> [Supplied material]
$ cat src/rtl/rot_tile_addr_gen.sv
// Tiled rotation address generator: walks an H x W source image in TILE x TILE
// tiles and emits one source/destination pixel-index pair per DMA beat.
module rot_tile_addr_gen #(
   parameter int DIM_W  = 16,
   parameter int ADDR_W = 32,
   parameter int TILE   = 8
) (
   input  logic              I_HCLK,
   input  logic              I_HRESET,
   input  logic              I_START,
   input  logic [DIM_W-1:0]  I_HEIGHT,
   input  logic [DIM_W-1:0]  I_WIDTH,
   input  logic              I_DIRECTION,
   input  logic [1:0]        I_DEGREES,
   input  logic              I_DMA_READY,
   output logic              O_VALID,
   output logic [ADDR_W-1:0] O_SRC_ADDR,
   output logic [ADDR_W-1:0] O_DST_ADDR,
   output logic              O_BUSY,
   output logic              O_DONE
);

   localparam int TW = (TILE > 1) ? $clog2(TILE) : 1;
   localparam logic [TW-1:0]    TILE_LAST = TW'(TILE - 1);
   localparam logic [DIM_W-1:0] TILE_STEP = DIM_W'(TILE);

   typedef enum logic [1:0] {
      S_IDLE = 2'd0,
      S_RUN  = 2'd1,
      S_DONE = 2'd2
   } state_t;

   state_t           state_reg, state_next;
   logic [DIM_W-1:0] height_reg, height_next;
   logic [DIM_W-1:0] width_reg, width_next;
   logic [1:0]       k_reg, k_next;
   logic [DIM_W-1:0] tile_row_reg, tile_row_next;
   logic [DIM_W-1:0] tile_col_reg, tile_col_next;
   logic [TW-1:0]    in_row_reg, in_row_next;
   logic [TW-1:0]    in_col_reg, in_col_next;

   logic [DIM_W-1:0] row_cur, col_cur;
   logic [DIM_W-1:0] height_m1, width_m1;
   logic             col_end, row_end, at_last_col, at_last_row;
   logic             handshake;

   assign row_cur     = tile_row_reg + DIM_W'(in_row_reg);
   assign col_cur     = tile_col_reg + DIM_W'(in_col_reg);
   assign height_m1   = height_reg - DIM_W'(1);
   assign width_m1    = width_reg - DIM_W'(1);
   assign at_last_col = (col_cur == width_m1);
   assign at_last_row = (row_cur == height_m1);
   // A tile row/column ends either at the tile boundary or at the image edge.
   assign col_end     = (in_col_reg == TILE_LAST) || at_last_col;
   assign row_end     = (in_row_reg == TILE_LAST) || at_last_row;
   assign handshake   = (state_reg == S_RUN) && I_DMA_READY;

   always_ff @(posedge I_HCLK or posedge I_HRESET) begin
      if (I_HRESET) begin
         state_reg    <= S_IDLE;
         height_reg   <= '0;
         width_reg    <= '0;
         k_reg        <= '0;
         tile_row_reg <= '0;
         tile_col_reg <= '0;
         in_row_reg   <= '0;
         in_col_reg   <= '0;
      end else begin
         state_reg    <= state_next;
         height_reg   <= height_next;
         width_reg    <= width_next;
         k_reg        <= k_next;
         tile_row_reg <= tile_row_next;
         tile_col_reg <= tile_col_next;
         in_row_reg   <= in_row_next;
         in_col_reg   <= in_col_next;
      end
   end

   always_comb begin
      state_next    = state_reg;
      height_next   = height_reg;
      width_next    = width_reg;
      k_next        = k_reg;
      tile_row_next = tile_row_reg;
      tile_col_next = tile_col_reg;
      in_row_next   = in_row_reg;
      in_col_next   = in_col_reg;
      case (state_reg)
         S_IDLE: begin
            if (I_START) begin
               height_next   = I_HEIGHT;
               width_next    = I_WIDTH;
               // CCW by d quarter turns equals CW by (4 - d) mod 4.
               k_next        = I_DIRECTION ? (2'd0 - I_DEGREES) : I_DEGREES;
               tile_row_next = '0;
               tile_col_next = '0;
               in_row_next   = '0;
               in_col_next   = '0;
               state_next    = ((I_HEIGHT == '0) || (I_WIDTH == '0)) ? S_DONE : S_RUN;
            end
         end
         S_RUN: begin
            if (handshake) begin
               if (!col_end) begin
                  in_col_next = in_col_reg + TW'(1);
               end else if (!row_end) begin
                  in_col_next = '0;
                  in_row_next = in_row_reg + TW'(1);
               end else begin
                  in_col_next = '0;
                  in_row_next = '0;
                  if (!at_last_col) begin
                     tile_col_next = tile_col_reg + TILE_STEP;
                  end else begin
                     tile_col_next = '0;
                     if (at_last_row) begin
                        tile_row_next = '0;
                        state_next    = S_DONE;
                     end else begin
                        tile_row_next = tile_row_reg + TILE_STEP;
                     end
                  end
               end
            end
         end
         S_DONE: begin
            state_next = S_IDLE;
         end
         default: begin
            state_next = S_IDLE;
         end
      endcase
   end

   logic [ADDR_W-1:0] r_a, c_a, h_a, w_a;
   logic [ADDR_W-1:0] r_flip, c_flip;
   logic [ADDR_W-1:0] src_lin;
   logic [ADDR_W-1:0] dst_cand [4];

   assign r_a     = ADDR_W'(row_cur);
   assign c_a     = ADDR_W'(col_cur);
   assign h_a     = ADDR_W'(height_reg);
   assign w_a     = ADDR_W'(width_reg);
   assign r_flip  = h_a - ADDR_W'(1) - r_a;
   assign c_flip  = w_a - ADDR_W'(1) - c_a;
   assign src_lin = r_a * w_a + c_a;

   // One candidate destination per quarter-turn count, selected by k.
   for (genvar gi = 0; gi < 4; gi++) begin : g_dst
      if (gi == 0) begin : g_k0
         assign dst_cand[gi] = src_lin;
      end else if (gi == 1) begin : g_k1
         assign dst_cand[gi] = c_a * h_a + r_flip;
      end else if (gi == 2) begin : g_k2
         assign dst_cand[gi] = r_flip * w_a + c_flip;
      end else begin : g_k3
         assign dst_cand[gi] = c_flip * h_a + r_a;
      end
   end

   assign O_VALID    = (state_reg == S_RUN);
   assign O_BUSY     = (state_reg == S_RUN);
   assign O_DONE     = (state_reg == S_DONE);
   assign O_SRC_ADDR = O_VALID ? src_lin : '0;
   assign O_DST_ADDR = O_VALID ? dst_cand[k_reg] : '0;

endmodule

$ cat config.mk
export PLATFORM = sky130hd
export DESIGN_NAME = rot_tile_addr_gen
export DESIGN_NICKNAME = d
export VERILOG_FILES = /design/src/rtl/rot_tile_addr_gen.sv
export SDC_FILE = /design/constraint.sdc
export NUM_CORES = 2
export LEC_CHECK = 0
export ABC_AREA = 0
export BUFFER_PORTS_ARGS = -buffer_cell sky130_fd_sc_hd__buf_4
export CORE_ASPECT_RATIO = 1.75
export CORE_MARGIN = 5
export CORE_UTILIZATION = 61
export CTS_BUF_LIST = sky130_fd_sc_hd__clkbuf_16
export CTS_CLUSTER_SIZE = 30
export DETAILED_ROUTE_END_ITERATION = 12
export HOLD_SLACK_MARGIN = 0.06
export PLACE_DENSITY = 0.91
export SKIP_CTS_REPAIR_TIMING = 1
export SYNTH_ARGS = -nofsm -noshare
export SYNTH_HDL_FRONTEND = slang
export SYNTH_SLANG_ARGS = --single-unit
$ cat constraint.sdc
create_clock -name I_HCLK -period 11.25 [get_ports I_HCLK]
set_clock_uncertainty 0.05 [all_clocks]
set_input_delay 2.8125 -clock I_HCLK [delete_from_list [all_inputs] [get_ports I_HCLK]]
set_output_delay 2.8125 -clock I_HCLK [all_outputs]
set_load 0.02 [all_outputs]
==> Flow_metrics.wiki <==
{| class="wikitable"
! Metric !! Value
|-
| Capture point of the worst reg-to-reg path || tile_col_reg[15]
|-
| Number of rows created at floorplan || approximately 130
|-
| Area share of the leading cell type in the synthesized netlist || 0.439
|-
| Synth Register Bits || 68
|-
| Most used DFF post-synth || sky130_fd_sc_hd__dfrtp_1
|-
| Post-Synthesis Net Count || around 6.8k
|-
| Worst EP arrival || roughly 9.9 ns
|-
| Total vias in the final route || approximately 42k
|-
| Classification of the worst setup path || flip-flop to primary output
|-
| Met2 WL post-DR || between 70 and 80 mm
|-
| Hold Path Origin || state_reg[1]
|-
| # setup viols final || 20
|-
| H-tree levels || 3
|-
| Ratio of final minimum period to clock period || 1.13
|-
| Later-pin clock latency in the skew report || 0.36 ns
|-
| Critical Path Sink || O_DST_ADDR[31]
|-
| Global-route wire length before repair || approximately 250 mm
|-
| Cell count after placement || 6631
|-
| Io pins || 106
|-
| FF-to-FF Start || width_reg[2]
|-
| CTS root buffer || sky130_fd_sc_hd__clkbuf_16
|-
| Count of input and output buffers || about 110
|-
| Final hold violation count || 0
|-
| Worst setup EP type || primary output
|-
| Critical Path Source || width_reg[2]
|-
| Routed met3 length || 23.2 mm
|-
| Post-Syn Instances || between 5k and 6k
|-
| Total DRC errors in the routed layout || 0
|-
| Worst EP required || 8.39 ns
|-
| Slowest cell on crit path || sky130_fd_sc_hd__fa_1
|-
| Type of origin of the critical path || flip-flop
|-
| # nets final || roughly 7.2k
|-
| Maximum fanout encountered on the critical timing path || 5
|-
| Cell area after technology mapping || between 40000 and 50000 um^2
|-
| Max-slew headroom at the worst pin || 0.0939
|-
| Post-placement worst setup slack || -0.774 ns
|-
| Number of cells on the worst reg-to-reg path || 19
|-
| Number of enable-type register cells in the synthesized netlist || 0
|-
| Wl on met1 || just under 50 mm
|-
| Number of global-route vias before repair || 45.7k
|-
| TritonCTS clock tree || done
|-
| Starting density of the core || 0.613
|-
| Worst setup slack after layout || -1.49 ns
|-
| Detailed router's first-iteration violation count || ~4.9k
|-
| Antenna-violating nets left || 0
|-
| Floorplan core area || approximately 75000 um^2
|-
| Syn Area/Cell || between 8 and 9 um^2
|-
| Actual transition at the worst max-transition pin || around 1.3 ns
|-
| Leading cell types by total area after synthesis || sky130_fd_sc_hd__fa_1, sky130_fd_sc_hd__ha_1, sky130_fd_sc_hd__inv_1
|-
| Number of distinct standard cells referenced by the synthesized netlist || 81
|-
| Antenna violations before repair || 13
|-
| Share of synthesized flip-flops with an asynchronous set or reset || 1.00
|-
| Total gr overflow || 0
|-
| Largest buffer count on any clock path || 2
|-
| Largest net degree at the start of global routing || slightly above 60
|-
| Die outline area || approximately 81000 um^2
|-
| Cell repeated most along the worst path || sky130_fd_sc_hd__fa_1
|-
| Weighted congestion at the end of routability-driven global placement || ~1.1
|-
| Setup repair after global routing missed its margin || yes
|-
| Register-to-register path setup slack || around 5.4 ns
|-
| Via count normalized by instance count || 6.27
|-
| Minimum clock period || 12.74 ns
|-
| Max Transition Viols Final || 0
|-
| Cts bufs inserted || 9
|-
| Drt total wl || approximately 170 mm
|-
| Share of post-route cells with drive strength above 1 || 0.189
|-
| Gr usage total || 0.400
|-
| Leading area contributor after synthesis || sky130_fd_sc_hd__fa_1
|-
| Yosys Warn Count || 0
|-
| Number of standard cells in the final layout excluding fillers || between 6k and 7k
|-
| F_max || approximately 78 MHz
|-
| Synthesis-to-finish area growth || 16.9%
|-
| Pre-Repair DR Iteration Count || 6
|-
| Max-cap violations || 0
|-
| Top routing layer in use || met5
|-
| Peak per-stage delay on the critical path || a little over 0.7 ns
|-
| CTS clk-pin slew, worst paths || roughly 0.060 ns
|-
| Die Y || 373 um
|-
| Class of the most critical hold timing path || flip-flop to flip-flop
|-
| Failing checks || setup timing
|-
| DP HPWL || between 100 and 150 mm
|-
| Sequential share of the synthesized area || 0.0371
|-
| Outcome || finished with violations
|-
| Die outline width || 217 um
|-
| Drt wl/cell || 25.7 um
|-
| Clock sink total || ~70
|}
## cell type report
cell class | instances | area (um^2)
diodes | 9 | 22.5
clock buffers | 9 | 225
clock inverters | 7 | 92.6
fillers | 4689 | 21200
inverters | 1274 | 4790
multi-input cells | 3703 | 40000
flip-flops and latches | 68 | 1710
well taps | 945 | 1180
repair buffers | 696 | 5600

> [Exercise details]
Start at the first line of the entries and stop at the line with "parameter int DIM_W". Retype each of those lines exactly, both ends included.

> [Expected output]
$ cat src/rtl/rot_tile_addr_gen.sv
// Tiled rotation address generator: walks an H x W source image in TILE x TILE
// tiles and emits one source/destination pixel-index pair per DMA beat.
module rot_tile_addr_gen #(
   parameter int DIM_W  = 16,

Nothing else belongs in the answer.